Exercise objective
Only a number is wanted here: the number of lines of the data that include "transfer".

[Stored data]
<file path="src/qla_pkg.sv">
package qla_pkg;

    // ----------------------------------------------------------------------
    // register address, two views of the same 16-bit word
    // ----------------------------------------------------------------------
    typedef struct packed {
        logic [3:0] space;      // address space select
        logic [3:0] rsvd;
        logic [3:0] chan;       // 0 = board, 1..N = axis
        logic [3:0] offset;     // register within channel
    } main_addr_t;

    typedef struct packed {
        logic [3:0] space;
        logic [7:0] rsvd;
        logic [3:0] index;      // hub word
    } hub_addr_t;

    typedef union packed {
        main_addr_t main;
        hub_addr_t  hub;
    } reg_addr_t;

    // space codes, top nibble of the address
    localparam logic [3:0] ADDR_MAIN = 4'h0;
    localparam logic [3:0] ADDR_HUB  = 4'h1;

    // axis channel offsets
    localparam logic [3:0] OFF_ADC_DATA = 4'h0;     // feedback, read only
    localparam logic [3:0] OFF_DAC_CTRL = 4'h1;     // command, read/write

    // channel 0 offsets
    localparam logic [3:0] OFF_BOARD_STATUS = 4'h0;

    // ----------------------------------------------------------------------
    // current values and bus types
    // ----------------------------------------------------------------------
    typedef logic [15:0] axis_val_t;    // offset binary
    localparam axis_val_t AXIS_ZERO = 16'h8000;     // zero current

    typedef struct packed {
        logic      wen;         // single cycle write strobe
        reg_addr_t addr;
        logic [31:0] wdata;
    } reg_req_t;                // 49 bits

    typedef struct packed {
        logic [31:0] rdata;
        logic        hit;       // address is mapped
    } reg_rsp_t;                // 33 bits

    // safety check limits
    localparam logic [15:0] SAFETY_MARGIN = 16'h0100;  // headroom on top of 2x cmd
    localparam int          SAFETY_COUNT  = 16;        // over-limit cycles to trip

endpackage

</file>
<file path="src/qla_addr_decode.sv">
module qla_addr_decode #(
    parameter int NUM_AXES = 4
) (
    input  qla_pkg::reg_req_t         req,
    output qla_pkg::reg_rsp_t         rsp,
    output logic [NUM_AXES-1:0]       axis_wen,
    input  logic [NUM_AXES-1:0][31:0] axis_rdata,
    output logic                      board_wen,
    input  logic [31:0]               board_rdata,
    output logic                      hub_wen,
    input  logic [31:0]               hub_rdata
);
    import qla_pkg::*;

    logic axis_off_ok;      // offset valid on an axis channel

    assign axis_off_ok = (req.addr.main.offset == OFF_ADC_DATA) ||
                         (req.addr.main.offset == OFF_DAC_CTRL);

    // ----------------------------------------------------------------------
    // strobe split and read mux, all combinational
    // ----------------------------------------------------------------------
    always_comb begin
        rsp       = '0;         // unmapped reads return zero
        axis_wen  = '0;
        board_wen = 1'b0;
        hub_wen   = 1'b0;

        if (req.addr.hub.space == ADDR_HUB) begin
            rsp.hit   = 1'b1;
            rsp.rdata = hub_rdata;
            hub_wen   = req.wen;
        end else if (req.addr.main.space == ADDR_MAIN) begin
            if (req.addr.main.chan == 4'd0) begin      // board registers
                if (req.addr.main.offset == OFF_BOARD_STATUS) begin
                    rsp.hit   = 1'b1;
                    rsp.rdata = board_rdata;
                    board_wen = req.wen;
                end
            end else if (axis_off_ok) begin
                for (int i = 0; i < NUM_AXES; i++) begin
                    if (req.addr.main.chan == 4'(i + 1)) begin
                        rsp.hit   = 1'b1;
                        rsp.rdata = axis_rdata[i];
                        // feedback stays read only
                        axis_wen[i] = req.wen &
                                      (req.addr.main.offset == OFF_DAC_CTRL);
                    end
                end
            end
        end
    end

endmodule

</file>
<file path="src/qla_apb_bridge.sv">
module qla_apb_bridge (
    input  logic              sysclk,
    input  logic              rst_n,
    input  logic              psel,
    input  logic              penable,
    input  logic              pwrite,
    input  logic [15:0]       paddr,
    input  logic [31:0]       pwdata,
    output logic [31:0]       prdata,
    output logic              pready,
    output logic              pslverr,
    output qla_pkg::reg_req_t req,
    input  qla_pkg::reg_rsp_t rsp
);
    import qla_pkg::*;

    typedef enum logic {
        ACC_FIRST,      // first access cycle, strobe and sample
        ACC_DONE        // completion cycle, pready high
    } acc_state_t;

    acc_state_t state;
    logic       acc_first;

    // first cycle of an access phase
    assign acc_first = psel & penable & (state == ACC_FIRST);

    // apb holds addr and data for the whole transfer
    assign req.wen   = acc_first & pwrite;     // one-cycle pulse
    assign req.addr  = paddr;
    assign req.wdata = pwdata;

    assign pready = (state == ACC_DONE);

    // ----------------------------------------------------------------------
    // access sequencer
    // ----------------------------------------------------------------------
    always_ff @(posedge sysclk) begin
        if (!rst_n) begin
            state   <= ACC_FIRST;
            pslverr <= 1'b0;
        end else if (state == ACC_DONE) begin
            state   <= ACC_FIRST;      // transfer finished
            pslverr <= 1'b0;
        end else if (acc_first) begin
            state   <= ACC_DONE;
            pslverr <= ~rsp.hit;       // unmapped address
        end
    end

    // read word sampled with the strobe
    always_ff @(posedge sysclk) begin
        if (acc_first) begin
            prdata <= rsp.rdata;
        end
    end

endmodule

</file>
<file path="src/qla_axis_ctrl.sv">
module qla_axis_ctrl (
    input  logic               sysclk,
    input  logic               rst_n,
    input  logic               wen,        // dac register write
    input  logic [31:0]        wdata,
    input  logic [3:0]         offset,
    output logic [31:0]        rdata,
    input  qla_pkg::axis_val_t fb,         // current feedback
    output qla_pkg::axis_val_t cmd,        // current command
    output logic               trip        // amplifier disable latch
);
    import qla_pkg::*;

    localparam int CW = $clog2(SAFETY_COUNT + 1);

    axis_val_t     fb_q;        // registered feedback
    logic [15:0]   fb_mag;
    logic [15:0]   cmd_mag;
    logic [17:0]   limit;       // 2 x cmd + margin
    logic          over;
    logic [CW-1:0] over_cnt;

    // distance from zero current
    function automatic logic [15:0] mag(axis_val_t v);
        logic [15:0] m;
        if (v[15]) begin
            m = v - AXIS_ZERO;
        end else begin
            m = AXIS_ZERO - v;
        end
        return m;
    endfunction

    // ----------------------------------------------------------------------
    // command and feedback registers
    // ----------------------------------------------------------------------
    always_ff @(posedge sysclk) begin
        if (!rst_n) begin
            cmd <= AXIS_ZERO;
        end else if (wen) begin
            cmd <= wdata[15:0];
        end
    end

    always_ff @(posedge sysclk) begin
        fb_q <= fb;
    end

    assign rdata = (offset == OFF_DAC_CTRL) ? {16'h0, cmd} : {16'h0, fb_q};

    // ----------------------------------------------------------------------
    // safety check, fb beyond twice the command
    // ----------------------------------------------------------------------
    assign fb_mag  = mag(fb_q);
    assign cmd_mag = mag(cmd);
    assign limit   = {1'b0, cmd_mag, 1'b0} + {2'b00, SAFETY_MARGIN};
    assign over    = {2'b00, fb_mag} > limit;

    always_ff @(posedge sysclk) begin
        if (!rst_n) begin
            over_cnt <= '0;
            trip     <= 1'b0;
        end else if (wen) begin
            over_cnt <= '0;             // new command rearms the check
            trip     <= 1'b0;
        end else if (over) begin
            if (over_cnt != CW'(SAFETY_COUNT)) begin
                over_cnt <= over_cnt + 1'b1;    // saturates
            end
            if (over_cnt == CW'(SAFETY_COUNT - 1)) begin
                trip <= 1'b1;
            end
        end else begin
            over_cnt <= '0;             // run broken
        end
    end

endmodule

</file>
<file path="src/qla_board_regs.sv">
module qla_board_regs #(
    parameter int NUM_AXES = 4
) (
    input  logic                sysclk,
    input  logic                rst_n,
    input  logic                wen,
    input  logic [31:0]         wdata,
    input  logic [3:0]          board_id,
    input  logic [NUM_AXES-1:0] trip,       // safety latches from the axes
    output logic [31:0]         rdata,
    output logic [NUM_AXES-1:0] amp_en,
    output logic                pwr_enable
);

    logic [NUM_AXES-1:0] amp_req;   // host enable request
    logic [15:0]         req_ext;
    logic [15:0]         trip_ext;

    // ----------------------------------------------------------------------
    // control bits
    // ----------------------------------------------------------------------
    always_ff @(posedge sysclk) begin
        if (!rst_n) begin
            amp_req    <= '0;
            pwr_enable <= 1'b0;
        end else if (wen) begin
            amp_req    <= wdata[NUM_AXES-1:0];
            pwr_enable <= wdata[19];
        end
    end

    // tripped axes are forced off
    assign amp_en = amp_req & ~trip;

    // ----------------------------------------------------------------------
    // status word
    // ----------------------------------------------------------------------
    assign req_ext  = 16'(amp_req);
    assign trip_ext = 16'(trip);

    always_comb begin
        rdata        = '0;
        rdata[3:0]   = req_ext[3:0];     // enable request
        rdata[11:8]  = trip_ext[3:0];    // safety trips
        rdata[19]    = pwr_enable;
        rdata[27:24] = board_id;
    end

endmodule

</file>
<file path="src/qla_hub_mem.sv">
module qla_hub_mem (
    input  logic               sysclk,
    input  logic               wen,
    input  qla_pkg::reg_addr_t addr,
    input  logic [31:0]        wdata,
    output logic [31:0]        rdata
);

    logic [31:0] mem [16];     // 16 x 32 hub words

    // write at the end of the strobe cycle
    always_ff @(posedge sysclk) begin
        if (wen) begin
            mem[addr.hub.index] <= wdata;
        end
    end

    // async read, same cycle as the address
    assign rdata = mem[addr.hub.index];

endmodule

</file>
<file path="src/qla_top.sv">
module qla_top #(
    parameter int NUM_AXES = 4
) (
    input  logic                                 sysclk,
    input  logic                                 rst_n,
    // apb slave
    input  logic                                 psel,
    input  logic                                 penable,
    input  logic                                 pwrite,
    input  logic [15:0]                          paddr,
    input  logic [31:0]                          pwdata,
    output logic [31:0]                          prdata,
    output logic                                 pready,
    output logic                                 pslverr,
    // board side
    input  logic [3:0]                           board_id,  // rotary switch
    input  qla_pkg::axis_val_t [NUM_AXES-1:0]    cur_fb,    // feedback words
    output qla_pkg::axis_val_t [NUM_AXES-1:0]    cur_cmd,   // command words
    output logic [NUM_AXES-1:0]                  amp_en,
    output logic                                 pwr_enable
);
    import qla_pkg::*;

    reg_req_t                   req;
    reg_rsp_t                   rsp;
    logic [NUM_AXES-1:0]        axis_wen;
    logic [NUM_AXES-1:0][31:0]  axis_rdata;
    logic [NUM_AXES-1:0]        trip;       // per-axis safety latch
    logic                       board_wen;
    logic [31:0]                board_rdata;
    logic                       hub_wen;
    logic [31:0]                hub_rdata;

    // ----------------------------------------------------------------------
    // host access path
    // ----------------------------------------------------------------------
    qla_apb_bridge apb_bridge (
        .sysclk (sysclk),
        .rst_n  (rst_n),
        .psel   (psel),
        .penable(penable),
        .pwrite (pwrite),
        .paddr  (paddr),
        .pwdata (pwdata),
        .prdata (prdata),
        .pready (pready),
        .pslverr(pslverr),
        .req    (req),
        .rsp    (rsp)
    );

    qla_addr_decode #(.NUM_AXES(NUM_AXES)) addr_decode (
        .req        (req),
        .rsp        (rsp),
        .axis_wen   (axis_wen),
        .axis_rdata (axis_rdata),
        .board_wen  (board_wen),
        .board_rdata(board_rdata),
        .hub_wen    (hub_wen),
        .hub_rdata  (hub_rdata)
    );

    // ----------------------------------------------------------------------
    // register targets
    // ----------------------------------------------------------------------
    qla_hub_mem hub (
        .sysclk(sysclk),
        .wen   (hub_wen),
        .addr  (req.addr),
        .wdata (req.wdata),
        .rdata (hub_rdata)
    );

    qla_board_regs #(.NUM_AXES(NUM_AXES)) chan0 (
        .sysclk    (sysclk),
        .rst_n     (rst_n),
        .wen       (board_wen),
        .wdata     (req.wdata),
        .board_id  (board_id),
        .trip      (trip),
        .rdata     (board_rdata),
        .amp_en    (amp_en),
        .pwr_enable(pwr_enable)
    );

    for (genvar i = 0; i < NUM_AXES; i++) begin : g_axis   // axis i+1 on the bus
        qla_axis_ctrl axis (
            .sysclk(sysclk),
            .rst_n (rst_n),
            .wen   (axis_wen[i]),
            .wdata (req.wdata),
            .offset(req.addr.main.offset),
            .rdata (axis_rdata[i]),
            .fb    (cur_fb[i]),
            .cmd   (cur_cmd[i]),
            .trip  (trip[i])
        );
    end

endmodule
</file>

Result
2